_STUDY MATERIAL_.
= = =

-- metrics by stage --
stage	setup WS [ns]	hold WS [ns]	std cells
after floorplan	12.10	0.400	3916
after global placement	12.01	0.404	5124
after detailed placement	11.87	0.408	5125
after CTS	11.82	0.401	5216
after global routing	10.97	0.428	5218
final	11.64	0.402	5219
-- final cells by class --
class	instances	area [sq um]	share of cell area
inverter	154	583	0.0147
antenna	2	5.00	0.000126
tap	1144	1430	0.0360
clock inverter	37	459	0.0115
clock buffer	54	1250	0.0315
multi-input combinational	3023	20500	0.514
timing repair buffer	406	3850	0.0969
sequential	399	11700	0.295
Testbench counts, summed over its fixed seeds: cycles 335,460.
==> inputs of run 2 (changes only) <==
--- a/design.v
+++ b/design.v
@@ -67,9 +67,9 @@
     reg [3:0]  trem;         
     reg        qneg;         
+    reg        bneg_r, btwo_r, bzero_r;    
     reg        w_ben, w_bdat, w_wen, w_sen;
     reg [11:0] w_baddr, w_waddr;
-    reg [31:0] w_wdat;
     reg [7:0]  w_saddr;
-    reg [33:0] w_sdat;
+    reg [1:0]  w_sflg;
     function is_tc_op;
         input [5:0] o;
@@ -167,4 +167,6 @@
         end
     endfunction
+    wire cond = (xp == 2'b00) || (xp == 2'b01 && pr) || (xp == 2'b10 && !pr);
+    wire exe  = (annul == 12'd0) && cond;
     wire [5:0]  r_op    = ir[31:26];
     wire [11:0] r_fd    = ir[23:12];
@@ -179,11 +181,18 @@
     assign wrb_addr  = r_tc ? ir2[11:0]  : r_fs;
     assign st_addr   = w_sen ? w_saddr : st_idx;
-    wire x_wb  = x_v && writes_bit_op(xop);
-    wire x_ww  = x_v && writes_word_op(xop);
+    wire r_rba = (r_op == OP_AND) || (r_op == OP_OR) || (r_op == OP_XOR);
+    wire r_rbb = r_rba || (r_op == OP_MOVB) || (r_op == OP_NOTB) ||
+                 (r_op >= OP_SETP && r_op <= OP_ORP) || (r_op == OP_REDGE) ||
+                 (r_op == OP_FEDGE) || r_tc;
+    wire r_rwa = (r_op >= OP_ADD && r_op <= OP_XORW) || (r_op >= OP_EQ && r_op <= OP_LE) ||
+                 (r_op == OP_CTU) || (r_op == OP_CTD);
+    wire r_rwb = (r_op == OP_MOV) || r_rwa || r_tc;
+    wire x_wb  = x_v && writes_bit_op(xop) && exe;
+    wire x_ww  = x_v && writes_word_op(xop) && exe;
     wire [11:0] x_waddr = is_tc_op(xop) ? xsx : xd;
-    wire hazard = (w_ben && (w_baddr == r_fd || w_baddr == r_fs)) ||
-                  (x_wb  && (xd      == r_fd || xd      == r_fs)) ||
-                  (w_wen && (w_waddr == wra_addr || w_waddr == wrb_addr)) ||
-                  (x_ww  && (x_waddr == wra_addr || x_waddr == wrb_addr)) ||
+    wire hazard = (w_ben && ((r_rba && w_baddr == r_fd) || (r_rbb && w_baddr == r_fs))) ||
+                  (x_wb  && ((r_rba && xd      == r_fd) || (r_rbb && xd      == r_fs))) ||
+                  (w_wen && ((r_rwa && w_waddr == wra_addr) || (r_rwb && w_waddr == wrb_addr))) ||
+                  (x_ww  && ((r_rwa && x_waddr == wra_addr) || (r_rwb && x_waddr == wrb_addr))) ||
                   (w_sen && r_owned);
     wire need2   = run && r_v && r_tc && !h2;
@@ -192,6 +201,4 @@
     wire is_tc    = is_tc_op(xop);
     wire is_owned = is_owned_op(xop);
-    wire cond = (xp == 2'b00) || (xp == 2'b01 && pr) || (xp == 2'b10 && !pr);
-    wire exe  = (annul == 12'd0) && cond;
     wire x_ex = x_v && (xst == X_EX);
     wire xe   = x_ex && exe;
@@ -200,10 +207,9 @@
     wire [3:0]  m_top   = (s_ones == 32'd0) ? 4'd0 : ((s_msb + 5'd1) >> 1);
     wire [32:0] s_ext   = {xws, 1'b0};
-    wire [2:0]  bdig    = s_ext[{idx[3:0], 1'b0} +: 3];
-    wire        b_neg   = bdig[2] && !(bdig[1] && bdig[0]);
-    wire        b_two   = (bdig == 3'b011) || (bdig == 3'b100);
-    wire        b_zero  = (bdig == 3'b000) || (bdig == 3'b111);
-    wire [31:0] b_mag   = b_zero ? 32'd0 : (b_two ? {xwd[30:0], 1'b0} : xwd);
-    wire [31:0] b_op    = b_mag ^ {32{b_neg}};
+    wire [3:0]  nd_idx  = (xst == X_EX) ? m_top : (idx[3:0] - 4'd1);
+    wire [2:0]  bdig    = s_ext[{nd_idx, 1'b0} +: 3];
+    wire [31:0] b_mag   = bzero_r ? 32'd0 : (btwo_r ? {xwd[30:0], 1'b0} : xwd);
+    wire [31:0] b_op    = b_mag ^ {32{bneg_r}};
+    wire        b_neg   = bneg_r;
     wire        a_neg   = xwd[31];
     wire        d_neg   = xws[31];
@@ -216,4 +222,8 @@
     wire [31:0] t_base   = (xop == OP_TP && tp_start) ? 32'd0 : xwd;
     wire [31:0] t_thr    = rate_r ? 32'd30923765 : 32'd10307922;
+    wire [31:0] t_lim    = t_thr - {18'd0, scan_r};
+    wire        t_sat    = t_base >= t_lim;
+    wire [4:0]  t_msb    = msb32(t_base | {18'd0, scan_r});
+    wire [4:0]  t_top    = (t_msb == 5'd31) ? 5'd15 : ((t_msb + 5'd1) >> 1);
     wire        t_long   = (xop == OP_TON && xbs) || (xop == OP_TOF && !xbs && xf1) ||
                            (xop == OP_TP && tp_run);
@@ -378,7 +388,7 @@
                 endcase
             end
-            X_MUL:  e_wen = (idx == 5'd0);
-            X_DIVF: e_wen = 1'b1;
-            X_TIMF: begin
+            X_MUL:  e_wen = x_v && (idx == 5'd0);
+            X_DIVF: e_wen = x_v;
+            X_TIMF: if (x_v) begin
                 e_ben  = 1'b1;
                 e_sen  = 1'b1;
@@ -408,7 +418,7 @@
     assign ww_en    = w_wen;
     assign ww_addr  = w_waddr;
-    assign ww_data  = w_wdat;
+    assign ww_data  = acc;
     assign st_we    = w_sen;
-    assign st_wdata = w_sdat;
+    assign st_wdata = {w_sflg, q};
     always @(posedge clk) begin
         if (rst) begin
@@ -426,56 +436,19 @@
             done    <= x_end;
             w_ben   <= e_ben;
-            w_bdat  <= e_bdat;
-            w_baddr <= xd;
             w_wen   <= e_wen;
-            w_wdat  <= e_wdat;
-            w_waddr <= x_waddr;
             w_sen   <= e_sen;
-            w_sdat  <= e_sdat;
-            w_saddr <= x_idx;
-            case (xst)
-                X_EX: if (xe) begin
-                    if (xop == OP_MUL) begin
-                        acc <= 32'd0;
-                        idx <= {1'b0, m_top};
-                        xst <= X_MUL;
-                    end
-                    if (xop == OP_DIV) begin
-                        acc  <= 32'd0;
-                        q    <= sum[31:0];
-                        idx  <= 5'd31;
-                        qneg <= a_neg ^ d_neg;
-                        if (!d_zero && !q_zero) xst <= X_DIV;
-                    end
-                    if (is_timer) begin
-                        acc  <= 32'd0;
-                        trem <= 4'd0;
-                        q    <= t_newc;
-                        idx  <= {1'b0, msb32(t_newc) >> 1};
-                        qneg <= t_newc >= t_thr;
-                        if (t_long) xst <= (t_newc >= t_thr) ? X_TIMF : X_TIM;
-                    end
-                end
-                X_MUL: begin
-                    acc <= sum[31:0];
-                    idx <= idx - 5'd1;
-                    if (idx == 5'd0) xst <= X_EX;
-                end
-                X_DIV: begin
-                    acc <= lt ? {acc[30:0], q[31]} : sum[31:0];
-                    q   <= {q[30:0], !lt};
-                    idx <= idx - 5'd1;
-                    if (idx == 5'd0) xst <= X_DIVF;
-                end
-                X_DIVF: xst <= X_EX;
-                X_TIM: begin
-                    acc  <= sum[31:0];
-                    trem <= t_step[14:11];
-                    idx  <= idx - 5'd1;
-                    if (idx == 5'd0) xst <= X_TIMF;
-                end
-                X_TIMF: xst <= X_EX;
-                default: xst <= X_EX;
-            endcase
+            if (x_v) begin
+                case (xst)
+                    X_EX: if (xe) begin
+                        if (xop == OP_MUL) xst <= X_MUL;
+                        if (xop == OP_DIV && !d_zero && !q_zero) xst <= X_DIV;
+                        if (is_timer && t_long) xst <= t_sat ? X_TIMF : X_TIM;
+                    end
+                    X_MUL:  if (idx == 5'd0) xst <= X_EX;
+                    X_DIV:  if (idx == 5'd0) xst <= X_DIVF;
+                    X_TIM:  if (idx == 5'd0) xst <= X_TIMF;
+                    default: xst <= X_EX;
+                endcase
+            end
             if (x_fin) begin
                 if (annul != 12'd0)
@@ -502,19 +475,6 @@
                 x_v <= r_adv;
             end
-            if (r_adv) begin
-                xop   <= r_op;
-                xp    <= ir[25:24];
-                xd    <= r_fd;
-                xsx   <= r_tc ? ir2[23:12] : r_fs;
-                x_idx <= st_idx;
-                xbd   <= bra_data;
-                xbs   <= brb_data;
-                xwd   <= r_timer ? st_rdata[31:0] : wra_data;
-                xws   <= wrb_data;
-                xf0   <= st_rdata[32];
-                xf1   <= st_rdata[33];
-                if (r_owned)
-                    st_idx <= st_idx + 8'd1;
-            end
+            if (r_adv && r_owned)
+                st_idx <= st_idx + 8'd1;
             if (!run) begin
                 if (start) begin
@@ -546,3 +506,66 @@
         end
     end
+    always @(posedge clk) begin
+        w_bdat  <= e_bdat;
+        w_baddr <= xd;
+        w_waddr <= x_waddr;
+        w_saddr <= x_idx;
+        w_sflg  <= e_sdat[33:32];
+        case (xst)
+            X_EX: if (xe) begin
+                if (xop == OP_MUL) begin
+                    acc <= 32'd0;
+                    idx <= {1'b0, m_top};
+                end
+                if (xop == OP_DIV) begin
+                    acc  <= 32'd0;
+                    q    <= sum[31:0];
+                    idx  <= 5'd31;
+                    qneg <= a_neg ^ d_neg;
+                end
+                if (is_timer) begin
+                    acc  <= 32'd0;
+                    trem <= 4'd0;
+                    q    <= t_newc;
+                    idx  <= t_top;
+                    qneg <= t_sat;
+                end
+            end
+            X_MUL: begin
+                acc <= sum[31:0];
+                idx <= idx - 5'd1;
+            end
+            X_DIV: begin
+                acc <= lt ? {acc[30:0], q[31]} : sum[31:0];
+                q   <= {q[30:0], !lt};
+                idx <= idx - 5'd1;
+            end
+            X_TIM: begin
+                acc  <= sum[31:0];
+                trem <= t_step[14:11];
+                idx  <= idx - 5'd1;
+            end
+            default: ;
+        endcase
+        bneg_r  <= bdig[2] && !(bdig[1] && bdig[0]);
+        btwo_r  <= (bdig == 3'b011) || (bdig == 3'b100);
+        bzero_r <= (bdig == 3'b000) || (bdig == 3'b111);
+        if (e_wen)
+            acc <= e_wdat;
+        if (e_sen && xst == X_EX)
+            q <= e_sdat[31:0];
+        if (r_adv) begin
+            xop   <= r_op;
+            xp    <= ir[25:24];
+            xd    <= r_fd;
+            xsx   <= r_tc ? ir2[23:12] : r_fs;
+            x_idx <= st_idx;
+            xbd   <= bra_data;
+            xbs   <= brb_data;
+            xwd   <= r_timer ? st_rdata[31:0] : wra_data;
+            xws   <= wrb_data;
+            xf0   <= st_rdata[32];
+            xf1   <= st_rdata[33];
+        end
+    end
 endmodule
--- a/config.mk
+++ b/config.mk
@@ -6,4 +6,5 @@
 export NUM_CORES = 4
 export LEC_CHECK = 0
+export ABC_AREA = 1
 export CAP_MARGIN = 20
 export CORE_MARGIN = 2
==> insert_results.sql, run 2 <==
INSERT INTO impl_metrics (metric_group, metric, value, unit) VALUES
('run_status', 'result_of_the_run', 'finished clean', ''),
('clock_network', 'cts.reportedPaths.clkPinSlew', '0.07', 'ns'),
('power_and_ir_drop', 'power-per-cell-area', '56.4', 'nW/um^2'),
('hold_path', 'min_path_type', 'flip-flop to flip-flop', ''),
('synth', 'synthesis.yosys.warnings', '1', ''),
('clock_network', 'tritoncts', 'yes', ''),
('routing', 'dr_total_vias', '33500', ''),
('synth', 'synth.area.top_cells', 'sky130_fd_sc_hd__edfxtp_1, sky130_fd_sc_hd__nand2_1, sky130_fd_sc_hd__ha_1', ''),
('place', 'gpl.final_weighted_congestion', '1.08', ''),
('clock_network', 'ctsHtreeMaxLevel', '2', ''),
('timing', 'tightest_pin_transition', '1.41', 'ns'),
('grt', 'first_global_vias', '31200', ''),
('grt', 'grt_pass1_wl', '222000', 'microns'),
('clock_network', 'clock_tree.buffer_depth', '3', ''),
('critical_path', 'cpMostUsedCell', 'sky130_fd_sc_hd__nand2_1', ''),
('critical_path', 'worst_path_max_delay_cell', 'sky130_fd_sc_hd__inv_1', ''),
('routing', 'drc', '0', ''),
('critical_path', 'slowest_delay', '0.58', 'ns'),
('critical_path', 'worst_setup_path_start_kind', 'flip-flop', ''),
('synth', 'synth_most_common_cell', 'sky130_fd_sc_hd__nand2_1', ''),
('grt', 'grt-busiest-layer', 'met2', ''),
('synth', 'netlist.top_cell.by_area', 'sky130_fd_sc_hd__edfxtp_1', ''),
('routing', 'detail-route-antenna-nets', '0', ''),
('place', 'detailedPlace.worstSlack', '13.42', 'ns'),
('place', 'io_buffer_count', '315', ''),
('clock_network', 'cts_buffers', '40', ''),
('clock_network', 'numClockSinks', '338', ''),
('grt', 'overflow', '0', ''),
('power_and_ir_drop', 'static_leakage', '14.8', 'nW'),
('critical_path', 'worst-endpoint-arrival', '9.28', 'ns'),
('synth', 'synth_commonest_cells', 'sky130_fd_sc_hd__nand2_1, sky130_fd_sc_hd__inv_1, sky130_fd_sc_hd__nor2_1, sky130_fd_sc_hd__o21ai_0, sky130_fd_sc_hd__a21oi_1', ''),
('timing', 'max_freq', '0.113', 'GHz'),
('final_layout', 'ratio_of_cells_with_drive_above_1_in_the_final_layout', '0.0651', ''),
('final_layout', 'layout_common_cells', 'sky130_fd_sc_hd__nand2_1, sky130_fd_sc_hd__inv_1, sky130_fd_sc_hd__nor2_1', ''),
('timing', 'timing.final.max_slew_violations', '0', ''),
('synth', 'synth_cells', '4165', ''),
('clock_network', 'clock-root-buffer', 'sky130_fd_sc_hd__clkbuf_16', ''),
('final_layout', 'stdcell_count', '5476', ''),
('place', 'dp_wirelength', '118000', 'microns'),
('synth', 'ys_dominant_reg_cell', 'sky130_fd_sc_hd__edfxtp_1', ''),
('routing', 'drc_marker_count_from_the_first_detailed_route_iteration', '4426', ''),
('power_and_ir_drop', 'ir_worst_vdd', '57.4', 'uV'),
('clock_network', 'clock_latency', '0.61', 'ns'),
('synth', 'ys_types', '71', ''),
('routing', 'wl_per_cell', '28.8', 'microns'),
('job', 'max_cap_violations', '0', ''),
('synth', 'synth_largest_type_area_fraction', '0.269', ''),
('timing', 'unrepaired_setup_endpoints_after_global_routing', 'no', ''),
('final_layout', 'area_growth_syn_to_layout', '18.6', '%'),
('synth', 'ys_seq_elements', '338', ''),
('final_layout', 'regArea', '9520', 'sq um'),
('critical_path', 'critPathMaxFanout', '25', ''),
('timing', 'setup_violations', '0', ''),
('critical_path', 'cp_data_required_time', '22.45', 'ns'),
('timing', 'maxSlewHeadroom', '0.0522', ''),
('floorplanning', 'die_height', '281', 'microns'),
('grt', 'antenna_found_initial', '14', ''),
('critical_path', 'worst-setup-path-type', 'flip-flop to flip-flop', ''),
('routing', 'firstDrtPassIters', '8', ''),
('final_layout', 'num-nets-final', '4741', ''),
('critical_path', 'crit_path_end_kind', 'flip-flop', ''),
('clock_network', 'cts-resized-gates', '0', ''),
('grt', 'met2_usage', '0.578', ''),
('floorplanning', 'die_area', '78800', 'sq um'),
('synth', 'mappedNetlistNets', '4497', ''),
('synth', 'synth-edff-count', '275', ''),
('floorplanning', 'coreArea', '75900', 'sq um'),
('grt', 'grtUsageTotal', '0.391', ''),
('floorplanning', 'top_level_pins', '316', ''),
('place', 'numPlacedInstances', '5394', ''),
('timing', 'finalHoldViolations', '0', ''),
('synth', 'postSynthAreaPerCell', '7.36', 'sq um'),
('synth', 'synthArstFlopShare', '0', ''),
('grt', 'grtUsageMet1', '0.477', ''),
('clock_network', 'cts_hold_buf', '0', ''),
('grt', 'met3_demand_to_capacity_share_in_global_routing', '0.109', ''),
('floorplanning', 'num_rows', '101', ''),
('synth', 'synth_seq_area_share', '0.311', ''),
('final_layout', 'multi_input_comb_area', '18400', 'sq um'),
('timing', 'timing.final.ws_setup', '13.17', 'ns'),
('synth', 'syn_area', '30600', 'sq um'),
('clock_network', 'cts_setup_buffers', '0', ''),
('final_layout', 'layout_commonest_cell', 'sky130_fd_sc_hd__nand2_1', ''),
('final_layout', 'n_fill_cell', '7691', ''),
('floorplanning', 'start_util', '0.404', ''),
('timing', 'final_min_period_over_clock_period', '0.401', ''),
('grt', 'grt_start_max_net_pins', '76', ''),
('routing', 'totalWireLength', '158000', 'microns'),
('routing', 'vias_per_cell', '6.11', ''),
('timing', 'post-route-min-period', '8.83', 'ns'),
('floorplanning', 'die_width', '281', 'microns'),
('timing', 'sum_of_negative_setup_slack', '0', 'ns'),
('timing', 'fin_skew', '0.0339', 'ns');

= = =

_REQUIRED ACTION_. The answer must hold only the lines from the first line of the data through the line bearing "endfunction", returned exactly.

_THE ANSWER_.
-- metrics by stage --
stage	setup WS [ns]	hold WS [ns]	std cells
after floorplan	12.10	0.400	3916
after global placement	12.01	0.404	5124
after detailed placement	11.87	0.408	5125
after CTS	11.82	0.401	5216
after global routing	10.97	0.428	5218
final	11.64	0.402	5219
-- final cells by class --
class	instances	area [sq um]	share of cell area
inverter	154	583	0.0147
antenna	2	5.00	0.000126
tap	1144	1430	0.0360
clock inverter	37	459	0.0115
clock buffer	54	1250	0.0315
multi-input combinational	3023	20500	0.514
timing repair buffer	406	3850	0.0969
sequential	399	11700	0.295
Testbench counts, summed over its fixed seeds: cycles 335,460.
==> inputs of run 2 (changes only) <==
--- a/design.v
+++ b/design.v
@@ -67,9 +67,9 @@
     reg [3:0]  trem;         
     reg        qneg;         
+    reg        bneg_r, btwo_r, bzero_r;    
     reg        w_ben, w_bdat, w_wen, w_sen;
     reg [11:0] w_baddr, w_waddr;
-    reg [31:0] w_wdat;
     reg [7:0]  w_saddr;
-    reg [33:0] w_sdat;
+    reg [1:0]  w_sflg;
     function is_tc_op;
         input [5:0] o;
@@ -167,4 +167,6 @@
         end
     endfunction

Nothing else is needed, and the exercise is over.